Part of the reason prostate cancer mortality rates have been dropping is due to more prostate cancer screenings (called PSA tests) and better treatment when men are diagnosed or when the disease spreads. But is it possible that the drop in smoking is helping, too?
That’s the question that prompted a new Centers for Disease Control study, which has been peer-reviewed and published in Preventing Chronic Disease.
The CDC pulled data on state smoking prevalence, as well as mortality rates of prostate cancer and other causes, specifically for men aged 35 and up from California, Kentucky, Maryland and Utah.
Here’s what they found from 1999 to 2010:
· In California, smoking declined by 3.5% per year and prostate cancer mortality rates declined by 2.5% per year.

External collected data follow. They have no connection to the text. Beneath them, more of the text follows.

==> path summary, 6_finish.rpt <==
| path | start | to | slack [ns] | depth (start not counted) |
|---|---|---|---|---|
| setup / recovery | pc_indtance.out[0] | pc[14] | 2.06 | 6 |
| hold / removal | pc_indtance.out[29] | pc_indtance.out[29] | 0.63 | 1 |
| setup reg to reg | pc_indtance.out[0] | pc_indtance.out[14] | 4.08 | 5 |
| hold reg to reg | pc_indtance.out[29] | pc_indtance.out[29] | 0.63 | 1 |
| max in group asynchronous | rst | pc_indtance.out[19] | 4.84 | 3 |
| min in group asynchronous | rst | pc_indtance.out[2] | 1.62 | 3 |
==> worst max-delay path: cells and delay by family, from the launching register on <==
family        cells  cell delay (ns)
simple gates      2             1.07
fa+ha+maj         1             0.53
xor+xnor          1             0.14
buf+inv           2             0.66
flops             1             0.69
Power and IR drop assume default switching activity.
==> design.v <==
module cache(clk, rst, address, write_data, read_en, write_en, cache_call_for_write_en, read_data, hit);
    input clk, rst, read_en, write_en, cache_call_for_write_en;
    input [16:0] address;
    input [63:0] write_data;
    output hit;  
    output [31:0] read_data;
    wire Offset, hit_way0, hit_way1;
    wire [5:0] Index;
    wire [9:0] Tag;
    assign Offset = address[0];
    assign Index = address[6:1];
    assign Tag = address[16:7];
    reg valid_way0 [0:63];
    reg valid_way1 [0:63];
    reg [9:0] Tag_way0 [0:63];
    reg [9:0] Tag_way1 [0:63];
    reg [31:0] data_way0 [0:1][0:63];
    reg [31:0] data_way1 [0:1][0:63];
    reg LRU [0:63]; 
    integer row;
    initial begin
        for (row = 0; row <= 63; row = row + 1) begin
            Tag_way0[row] = 10'b0;
            Tag_way1[row] = 10'b0;
            LRU[row] = 1'b0;
            valid_way0[row] = 1'b0;
            valid_way1[row] = 1'b0;
        end
    end
    always @(posedge clk) begin 
        if (write_en) begin
            if (LRU[Index]) begin
                valid_way0[Index] <= 1'b1;
                Tag_way0[Index] <= Tag;
                data_way0[0][Index] <= write_data[31:0];
                data_way0[1][Index] <= write_data[63:32];
            end
            else begin
                valid_way1[Index] <= 1'b1;
                Tag_way1[Index] <= Tag;
                data_way1[0][Index] <= write_data[31:0];
                data_way1[1][Index] <= write_data[63:32];
            end
        end
    end
    always @(posedge clk) begin 
        if (cache_call_for_write_en == 1'b1 && hit == 1'b1 && hit_way0 == 1'b1) 
            {LRU[Index], valid_way0[Index]} <= 2'b10;
        else if(cache_call_for_write_en == 1'b1 && hit == 1'b1 && hit_way1 == 1'b1) 
            {LRU[Index], valid_way1[Index]} <= 2'b00;
    end
    always @(posedge clk) begin 
        if (read_en == 1'b1 && hit == 1'b1)
            LRU[Index] <= ~hit_way0 ; 
    end
    assign hit_way0 = ((valid_way0[Index] == 1'b1) && (Tag == Tag_way0[Index])) ?  1'b1 : 1'b0;
    assign hit_way1 = ((valid_way1[Index] == 1'b1) && (Tag == Tag_way1[Index])) ?  1'b1 : 1'b0;
    or hit_or(hit, hit_way0, hit_way1);
    MUX_21_32bit m(data_way1[Offset][Index], data_way0[Offset][Index], hit_way0, read_data);
endmodule
## design/flow/run.sh

```bash
#!/bin/bash
# OpenROAD 26Q1-2900-gdf79404cd8, Yosys 0.63+post, stock flow scripts
make -C /OpenROAD-flow-scripts/flow DESIGN_CONFIG=/design/flow/config.mk WORK_HOME=/design/flow/orfs finish
```

## design/flow/config.mk

```make
export PLATFORM = sky130hd
export DESIGN_NAME = Memory
export DESIGN_NICKNAME = Memory
export VERILOG_FILES = /design/flow/design.v
export SDC_FILE = /design/flow/constraint.sdc
export NUM_CORES = 4
export LEC_CHECK = 1
export CORE_AREA = 10 10 70 70
export DIE_AREA = 0 0 80 80
```

## design/flow/constraint.sdc

```tcl
current_design Memory

set clk_period 1.2
set clk_io_pct 0.2

create_clock -name clk0 -period $clk_period [get_ports {sram_clk}]

set non_clock_inputs [all_inputs -no_clocks]
set_input_delay [expr $clk_period * $clk_io_pct] -clock clk0 $non_clock_inputs
set_output_delay [expr $clk_period * $clk_io_pct] -clock clk0 [all_outputs]
```
[config.mk]
export PLATFORM = sky130hd
export DESIGN_NAME = bipolar_sum_tree
export DESIGN_NICKNAME = bipolar_sum_tree
export VERILOG_FILES = /design/flow/design.v
export SDC_FILE = /design/flow/constraint.sdc
export NUM_CORES = 4
export LEC_CHECK = 1
export CORE_UTILIZATION = 40
[constraint.sdc]
current_design bipolar_sum_tree

set clk_period 13.7
set clk_io_pct 0.2

create_clock -name clk0 -period $clk_period

set non_clock_inputs [all_inputs -no_clocks]
set_input_delay [expr $clk_period * $clk_io_pct] -clock clk0 $non_clock_inputs
set_output_delay [expr $clk_period * $clk_io_pct] -clock clk0 [all_outputs]
[design.v]
module bipolar_sum_tree #(
    parameter VECTOR_LEN = 32,
    parameter VECTOR_LEN_LOG_2 = $clog2(VECTOR_LEN),
    parameter NUM_CODEBOOK_BITS = 4
)(
    input  logic signed [VECTOR_LEN-1 : 0][3 : 0] inner_partial_products,  
    output logic signed bipolar_value
);
    logic signed [15 : 0][4 : 0] layer_1;  
    logic signed [7  : 0][5 : 0] layer_2;  
    logic signed [3  : 0][6 : 0] layer_3;  
    logic signed [1  : 0][7 : 0] layer_4;  
    logic signed         [8 : 0] layer_5;  
    generate
        for (genvar i = 0; i < 32; i = i + 2) begin
            always_comb begin
                layer_1[i>>1] = $signed(inner_partial_products[i] + inner_partial_products[i+1]);
            end
        end
        for (genvar j = 0; j < 16; j = j + 2) begin
            always_comb begin
                layer_2[j>>1] = $signed(layer_1[j] + layer_1[j+1]);
            end
        end
        for (genvar k = 0; k < 8; k = k + 2) begin
            always_comb begin
                layer_3[k>>1] = $signed(layer_2[k] + layer_2[k+1]);
            end
        end
        for (genvar l = 0; l < 4; l = l + 2) begin
            always_comb begin
                layer_4[l>>1] = $signed(layer_3[l] + layer_3[l+1]);
            end
        end
        always_comb begin
            layer_5       = $signed(layer_4[0] + layer_4[1]);
            bipolar_value = layer_5[8];
        end
    endgenerate
endmodule
[run.sh]
#!/bin/bash
# OpenROAD 26Q1-2900-gdf79404cd8, Yosys 0.63+post, stock flow scripts
make -C /OpenROAD-flow-scripts/flow DESIGN_CONFIG=/design/flow/config.mk WORK_HOME=/design/flow/orfs finish
==> flow_metrics.tcl <==
# collected from the flow reports
set metrics [dict create \
    setup_slack_ps 2070 \
    holdWs_ps 7120 \
    wl_per_cell_um 11.2 \
    topCombFamilyByArea "adder cells" \
    rsz0062_at_grt "false" \
    ys_sh_aoi_pct 7.18 \
    ys_cells 323 \
    slew_viol_final 0 \
    xor_share_pct 14.5 \
    syn_inst 323 \
    final-instance-count-excl-fill 556 \
    arrival_ps 8890 \
    clock_buffers 0 \
    hold_path.class "primary input to primary output" \
    place_area_mm2 0.00479 \
    critical_path.cell_chain "clkdlybuf4s50_1, ha_1, a21o_1, a21oi_1, xnor2_1, fa_1, fa_1, inv_1, fa_1, fa_1, fa_1, inv_1, fa_1, inv_1, ha_1, nand4_1, o31ai_1, a31o_2, xnor2_1, clkdlybuf4s50_1" \
    hold_viol 0 \
    slowest_stage "fa_1" \
    rows 33 \
    finalWeightedCongestion 0.795 \
    fp_util_pct 41.2 \
    synth_dominant_cell_count "inv_1" \
    hold_buffers 0 \
    worstMarginPinSlew_ps 325 \
    warning_count 32 \
    cap_violations 0 \
    grt_pass1_wl_um 10800 \
    ys_warn_count 1 \
    hold_start "inner_partial_products[124]" \
    routed_wl_um 6220 \
    dieHeight_um 94.0 \
    min_to "bipolar_value" \
    ys_area_mm2 0.00338 \
    drc 0 \
    crit_type "primary input to primary output" \
    port_buffers 129 \
    crit_path_start_kind "primary input" \
    drive_gt1_share_pct 0.443 \
    simple_gate_share_pct 0.333 \
    crit_required_ps 10960 \
    syn_area_per_cell_um2 10.5 \
    netlist.area_leader.share_pct 45.6 \
    grt_overflow 0 \
    ff_latch_area_um2 0 \
    setup_viol 0 \
    cp-end-kind "primary output" \
    postCtsSetupRepairBufs 0 \
    die_w_um 94.0 \
    grt_max_degree 6 \
    grt_pass1_vias 2591 \
    status "complete, no violations" \
    slew_headroom_pct 78.1 \
    numSequentialCells 0 \
    synth_area_mm2 0.00338 \
    cts_resized 0 \
    track_usage_pct 16.4 \
    hpwl_um 6230 \
    vias 2443 \
    fin_crit_ps 11630 \
    slowest_delay_ps 620 \
    largest_area_cell "fa_1" \
    postSynthSeqShare_pct 0 \
    drtPass1Iterations 4 \
    fin_area_mm2 0.00479 \
    syn_to_final_growth_pct 41.7 \
    yosysUniqueCellTypes 13 \
    mux_share_pct 0 \
    ys_sh_adder_pct 67.8 \
    num_io_pins 129 \
    drt_iter0_markers 9 \
    drtAntennaViolNets 0 \
    topCellsByArea "fa_1 46%, ha_1 22%, xnor2_1 11%, inv_1 9.9%, a21o_1 3.8%" \
    fmax_mhz 86.0 \
    chipArea_mm2 0.00883 \
    viasPerCell 4.39 \
    dp.cells 556 \
    utilization_pct 58.3 \
    antennaDiodeCount 0 \
    worst-path-max-fanout 2 \
    common_cells "89 x inv_1, 77 x fa_1, 60 x ha_1, 44 x xnor2_1, 18 x a21oi_1" \
    crit_top_cell "fa_1" \
    finalSetupTns_ps 0 \
    core-area_mm2 0.00822 \
    finalCritPeriodShare_pct 84.9 \
    hold_depth 7 \
    dp_slack_ps 2060 \
    antenna_found_initial 0 \
]
cells by family (layout without fill, tap and decap cells):
group | Yosys count | count (layout)
AOI/OAI and AO/OA | 38 | 38
xor gates and xnor gates | 56 | 56
adders and majority gates | 137 | 137
buffers and inverters | 90 | 218
and+or+nand+nor | 2 | 2
worst max path at each step:
stage	start	end	slack, ps
6_report	inner_partial_products[9]	bipolar_value	2070
5_1_grt	inner_partial_products[9]	bipolar_value	1640
4_1_cts	inner_partial_products[9]	bipolar_value	2020
critical path: cells and delay by family:
family                     cells  cell delay, ps
AOI/OAI and AO/OA              4             860
xor gates and xnor gates       2             270
adders and majority gates      8            3790
buffers and inverters          5            1100
and+or+nand+nor                1              90
layer usage:
| layer | up-vias | routed length (um) | GRT usage (%) |
|---|---|---|---|
| met4 | 0 | 0 | 0 |
| met1 | 1130 | 2740 | 25.2 |
| li1 | 1244 | - | - |
| met2 | 69 | 2970 | 26.0 |
| met5 | - | 0 | 0 |
| met3 | 0 | 500 | 4.28 |
cell type report:
cell class,count,area (um2)
Tap cell,105,131
Inverter,89,334
Timing Repair Buffer,129,1290
Multi-Input combinational cell,233,3040
Fill cell,721,3420
cells in the final DEF (no fill, tap or decap):
master	n
inv_1	89
nand4_1	1
ha_1	60
xor2_1	12
clkdlybuf4s50_1	129
a21o_1	17
o21ai_2	1
fa_1	77
o31ai_1	1
a21oi_1	18
xnor2_1	44
nand3_1	1
a31o_2	1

· In Kentucky, smoking declined by 3.0% per year and prostate cancer mortality rates declined by 3.5% per year.
· In Maryland, smoking declined by 3.0% per year and prostate cancer mortality rates declined by 3.5% per year.
· In Utah, smoking declined by 3.5% per year and prostate cancer mortality rates declined by 2.1% per year.
It appears that the declines in prostate cancer mortality rates run parallel with the prevalence of smoking, the CDC noted. In other words, if we can continue to encourage people to quit cigarette use, we may witness prostate cancer deaths continue to drop in number. It’s one way we can fight back against cancer.